• DATA RECORDS:

What follows belongs to an exercise in optimizing a design on an open flow for small area, a short achievable clock period and few clock cycles; a production flow would make more cautious choices. In this exercise RTL edits were held to simulation tests only and were not proved equivalent to the original. Power and IR drop assume default switching activity.

==> flow/design.v (excerpt) <==
module kb_report_encoder (
    input  wire        clk,
    input  wire        rst,
    input  wire        start,
    input  wire [95:0] deb,
    output wire        ready,
    output reg         done,
    output reg  [63:0] report,
    output wire        changed
);
    wire L = deb[95];
    reg        busy;
    reg  [2:0] ph;
    reg  [19:1] pst;     
    reg  [3:1] qst;     
    reg        valid, diffa, diffb;
    wire p0 = ~busy;
    wire active = busy | start;
    wire n0 = (deb[0] & ~L);
    wire n1 = deb[1];
    wire n2 = deb[2];
    wire n3 = deb[3];
    wire n4 = deb[6];
    wire n5 = deb[7];
    wire n6 = deb[8];
    wire n7 = (deb[9] & ~L);
    wire n8 = deb[10];
    wire n9 = deb[12];
    wire n10 = deb[13];
    wire n11 = deb[14];
    wire n12 = deb[15];
    wire n13 = deb[16];
    wire n14 = deb[18];
    wire n15 = deb[19];
    wire n16 = deb[20];
    wire n17 = deb[21];
    wire n18 = (deb[22] & ~L);
    wire n19 = deb[24];
    wire n20 = deb[25];
  ...
export LEC_CHECK = 0
export ABC_AREA = 1
export CAP_MARGIN = 20
export CORE_MARGIN = 2
export CORE_UTILIZATION = 55
export SLEW_MARGIN = 20
create_clock -name core_clock -period 5.0 [get_ports {clk}]
run.sh (not shown) runs the stock make flow with config.mk's settings and CLKGATE_MAP_FILE= SYNTH_SCRIPT=/design/flow/synth_recipe.tcl, a recipe that flattens the netlist after the stock synthesis.
The starting point produced a clean layout.
Testbench counts at the start, summed over its fixed seeds: cycles 5,590.
Background: an optimization exercise with open tools, aiming at small area, a short achievable clock period and few clock cycles. Do not read the settings as production practice. The RTL was checked by simulation tests, not by an equivalence proof against the original design. Power is estimated from default activity; no workload was simulated.

## main
==> flow/design.v <==
module obd_rx (
    input  wire        clk,
    input  wire        rst,
    input  wire        start,
    input  wire [1:0]  proto,     
    input  wire [7:0]  pid,
    input  wire [7:0]  mode,
    input  wire [7:0]  cap,       
    input  wire [17:0] per,       
    output wire        idle,
    input  wire        e_valid,
    output wire        e_ready,
    input  wire [31:0] e_time,
    input  wire        e_end,     
    output reg         o_valid,
    output reg  [7:0]  o_data,
    output reg         done,
    output reg  [7:0]  status,
    output reg  [7:0]  count,     
    output reg  [6:0]  nbytes,    
    output reg         framing    
);
    localparam [7:0] ST_OK         = 8'h00;
    localparam [7:0] ST_NACK       = 8'h01;
    localparam [7:0] ST_ERR_TIMING = 8'h10;
    localparam [7:0] ST_ERR_SHORT  = 8'h11;
    localparam [7:0] ST_ERR_SID    = 8'h12;
    localparam [7:0] ST_ERR_PID    = 8'h13;
    localparam [7:0] ST_ERR_TRUNC  = 8'h14;
    localparam [7:0] ST_ERR_PROTO  = 8'h15;
    reg        busy;      
    reg        rx;        
    reg [1:0]  r_proto;
    reg [7:0]  r_pid;
    reg [7:0]  r_mode;
    reg [6:0]  r_cap;     
    reg [17:0] r_per;
    reg [19:0] m3;        
    reg [20:0] m5;        
    reg [20:0] m7;        
    reg [21:0] m9;        
    reg [21:0] h9;        
    reg        dv;
    reg        de;
    reg        sel;       
    reg [22:0] eA;        
    reg [22:0] eB;
    reg [30:0] th9;       
    reg        act;       
    reg        stop;      
    reg [30:0] sh9;       
    reg [9:0]  samp;      
    reg        fresh;     
    reg        ps;        
    reg [2:0]  h;
    reg [3:0]  pn;        
    reg        st0;       
    reg [3:0]  dsx;       
    reg [2:0]  nmin;      
    reg        nack;
    reg        sid_ok;
    reg        pid_ok;
    reg [7:0]  hb;        
    reg [1:0]  tag;       
    reg        trunc;     
    reg [3:0]  lhi;       
    reg [6:0]  rem;       
    assign idle    = ~busy;
    assign e_ready = rx;
    wire        take = rx & e_valid;
    wire [30:0] e_a  = e_time[30:0] - sh9;
    wire [30:0] e_b  = e_time[30:0] - th9;
    wire        en  = sel ? eB[22] : eA[22];
    wire [21:0] el  = sel ? eB[21:0] : eA[21:0];
    function past;
        input [21:0] x;
        input [21:0] m;
        reg   [22:0] s;
        begin
            s    = {1'b0, x} + {1'b0, m};
            past = s[22];
        end
    endfunction
    wire [9:0] therm;
    assign therm[9] = ~en;
    assign therm[8] = ~en | past(el, {4'd0, r_per});
    assign therm[7] = ~en | past(el, {3'd0, r_per, 1'b0});
    assign therm[6] = ~en | past(el, {2'd0, m3});
    assign therm[5] = ~en | past(el, {2'd0, r_per, 2'b0});
    assign therm[4] = ~en | past(el, {1'd0, m5});
    assign therm[3] = ~en | past(el, {1'd0, m3, 1'b0});
    assign therm[2] = ~en | past(el, {1'd0, m7});
    assign therm[1] = ~en | past(el, {1'd0, r_per, 3'b0});
    assign therm[0] = ~en | past(el, m9);
    wire        newc     = dv & ~stop & (~act | therm[9]);
    wire        fin_edge = dv & act & ~stop & therm[9];
    wire        fin_end  = de & act & ~stop;
    wire        fin      = fin_edge | fin_end;
    wire        good     = ~fresh & ~samp[0] & samp[9];
    wire [9:0]  sv       = fresh ? 10'd0 : samp;
    wire [6:0]  n1       = nbytes + 7'd1;
    wire        st_e  = fin_end & good;
    wire        st    = ps | st_e;
    wire [7:0]  b     = samp[8:1];
    wire [3:0]  pi    = pn;                             
    wire        is_m3     = (r_mode == 8'd3);
    wire        ok_so_far = (r_proto != 2'd0) & ~nack & sid_ok & (~(r_mode == 8'd1) | pid_ok);
    wire [7:0]  cb    = is_m3 ? b : hb;
    wire        cv_ok = (is_m3 | (pi != 4'd0)) & ok_so_far;
    wire        at_ds = (pi == dsx);
    wire [11:0] llen  = {lhi, cb};
    wire [6:0]  lim_s = ({3'd0, cb[3:0]} < r_cap) ? {3'd0, cb[3:0]} : r_cap;
    wire [6:0]  lim_l = (llen < {5'd0, r_cap}) ? llen[6:0] : r_cap;
    wire        p_short = at_ds & (cb[7:4] == 4'h0);
    wire        p_long  = at_ds & (cb[7:4] == 4'h1);
    wire        p_plain = at_ds & (cb[7:4] != 4'h0) & (cb[7:4] != 4'h1);
    wire        p_len   = ~at_ds & (tag == 2'd3);
    wire        p_emit  = p_plain ? (r_cap != 7'd0)
                        : (~at_ds & (tag == 2'd1 || tag == 2'd2) & (rem != 7'd0));
    wire        at_h    = st & (pi == {1'b0, h});
    wire        at_h1   = st & (pi == {1'b0, h} + 4'd1);
    wire        pv      = st & cv_ok;
    wire        nack_f  = at_h ? (b == 8'h7F) : nack;
    wire        sid_f   = at_h ? (b == r_mode + 8'h40) : sid_ok;
    wire        pid_f   = at_h1 ? (b == r_pid) : pid_ok;
    wire        trunc_f = pv ? (p_long | (trunc & ~p_len)) : trunc;
    wire [6:0]  nf      = st_e ? n1 : nbytes;
    wire [6:0]  cnt_f   = count[6:0] + {6'd0, pv & p_emit};
    reg  [7:0]  res;
    always @(*) begin
        if (r_proto == 2'd0)
            res = ST_ERR_PROTO;
        else if (nf < 7'd3)
            res = ST_ERR_TIMING;
        else if (nf < {4'd0, nmin})
            res = ST_ERR_SHORT;
        else if (nack_f)
            res = ST_NACK;
        else if (~sid_f)
            res = ST_ERR_SID;
        else if (r_mode == 8'd1 && ~pid_f)
            res = ST_ERR_PID;
        else if (trunc_f)
            res = ST_ERR_TRUNC;
        else
            res = ST_OK;
    end
    always @(posedge clk) begin
        dv      <= take & ~e_end;
        de      <= take & e_end;
        ps      <= fin_edge & good;
        o_valid <= pv & p_emit;
        done    <= de;
        if (rst) begin
            busy    <= 1'b0;
            rx      <= 1'b0;
            dv      <= 1'b0;
            de      <= 1'b0;
            ps      <= 1'b0;
            o_valid <= 1'b0;
            done    <= 1'b0;
        end else begin
            if (start & ~busy)
                busy <= 1'b1;
            if (st0)
                rx   <= 1'b1;
            if (take & e_end)
                rx <= 1'b0;
            if (de)
                busy <= 1'b0;
        end
    end
    always @(posedge clk) begin
        eA      <= {e_a[30], e_a[21:0]};
        eB      <= {e_b[30], e_b[21:0]};
        sel     <= newc;
        o_data  <= cb;       
        status  <= res;      
        m3      <= {2'd0, r_per} + {1'd0, r_per, 1'b0};
        m5      <= {3'd0, r_per} + {1'd0, r_per, 2'b0};
        m7      <= {r_per, 3'b0} - {3'd0, r_per};
        m9      <= {4'd0, r_per} + {1'd0, r_per, 3'b0};
        h9      <= {4'd0, r_per} + {1'd0, r_per, 3'b0} + {5'd0, r_per[17:1]};
        th9     <= e_time[30:0] + {9'd0, h9};
        st0 <= start & ~busy;
        if (start & ~busy) begin
            r_proto <= proto;
            r_pid   <= pid;
            r_mode  <= mode;
            r_cap   <= (cap > 8'd64) ? 7'd64 : cap[6:0];
            r_per   <= per;
        end
        if (st0) begin
            pn      <= 4'd0;
            nbytes  <= 7'd0;
            framing <= 1'b0;
            act     <= 1'b0;
            stop    <= 1'b0;
            nack    <= 1'b0;
            sid_ok  <= 1'b0;
            pid_ok  <= 1'b0;
            tag     <= 2'd0;
            trunc   <= 1'b0;
            count   <= 8'd0;         
            rem     <= 7'd0;
            h       <= 3'd0;
            dsx     <= 4'd15;
            nmin    <= 3'd0;
        end
        if (newc) begin
            sh9   <= th9;
            fresh <= 1'b1;
            act   <= 1'b1;
        end else if (dv & ~stop) begin
            samp  <= (sv & therm) | ({10{~sv[9]}} & ~therm);
            fresh <= 1'b0;
        end
        if (fin) begin
            if (~good) begin
                framing <= 1'b1;
                stop    <= 1'b1;
            end else begin
                nbytes <= n1;
                if (n1 == 7'd64)
                    stop <= 1'b1;
            end
        end
        if (st) begin
            if (pn != 4'd15)
                pn <= pn + 4'd1;
            hb     <= b;
            nack   <= nack_f;
            sid_ok <= sid_f;
            pid_ok <= pid_f;
            if (pi == 4'd0) begin
                if (r_proto == 2'd1)
                    h <= 3'd3;
                else
                    h <= 3'd1 + (b[7] ? 3'd2 : 3'd0) + ((b[5:0] == 6'd0) ? 3'd1 : 3'd0);
            end
            if (pi == 4'd1) begin
                dsx  <= {1'b0, h} + (is_m3 ? 4'd1 : ((r_pid != 8'd0) | (r_mode == 8'd1)) ? 4'd3 : 4'd2);
                nmin <= h + 3'd1 + (is_m3 ? 3'd0 : (r_pid == 8'd0) ? 3'd1 : 3'd2);
            end
        end
        if (pv) begin
            if (p_short) begin
                tag <= 2'd2;
                rem <= lim_s;
            end
            if (p_long) begin
                tag <= 2'd3;
                lhi <= cb[3:0];
            end
            if (p_plain) begin
                tag <= 2'd1;
                rem <= r_cap;
            end
            if (p_len) begin
                tag <= 2'd2;
                rem <= lim_l;
            end
            trunc <= trunc_f;
            if (p_emit) begin
                count  <= {1'b0, cnt_f};
                rem    <= (p_plain ? r_cap : rem) - 7'd1;
            end
        end
        if (de) begin
            if (res == ST_OK)
                count <= {1'b0, cnt_f};
            else if (res == ST_NACK)
                count <= 8'd0;
            else
                count <= 8'hFF;
        end
    end
endmodule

• WORK ORDER: The lines you need are those holding the word "localparam"; copy each of them from the material above.

• OUTPUT:
    localparam [7:0] ST_OK         = 8'h00;
    localparam [7:0] ST_NACK       = 8'h01;
    localparam [7:0] ST_ERR_TIMING = 8'h10;
    localparam [7:0] ST_ERR_SHORT  = 8'h11;
    localparam [7:0] ST_ERR_SID    = 8'h12;
    localparam [7:0] ST_ERR_PID    = 8'h13;
    localparam [7:0] ST_ERR_TRUNC  = 8'h14;
    localparam [7:0] ST_ERR_PROTO  = 8'h15;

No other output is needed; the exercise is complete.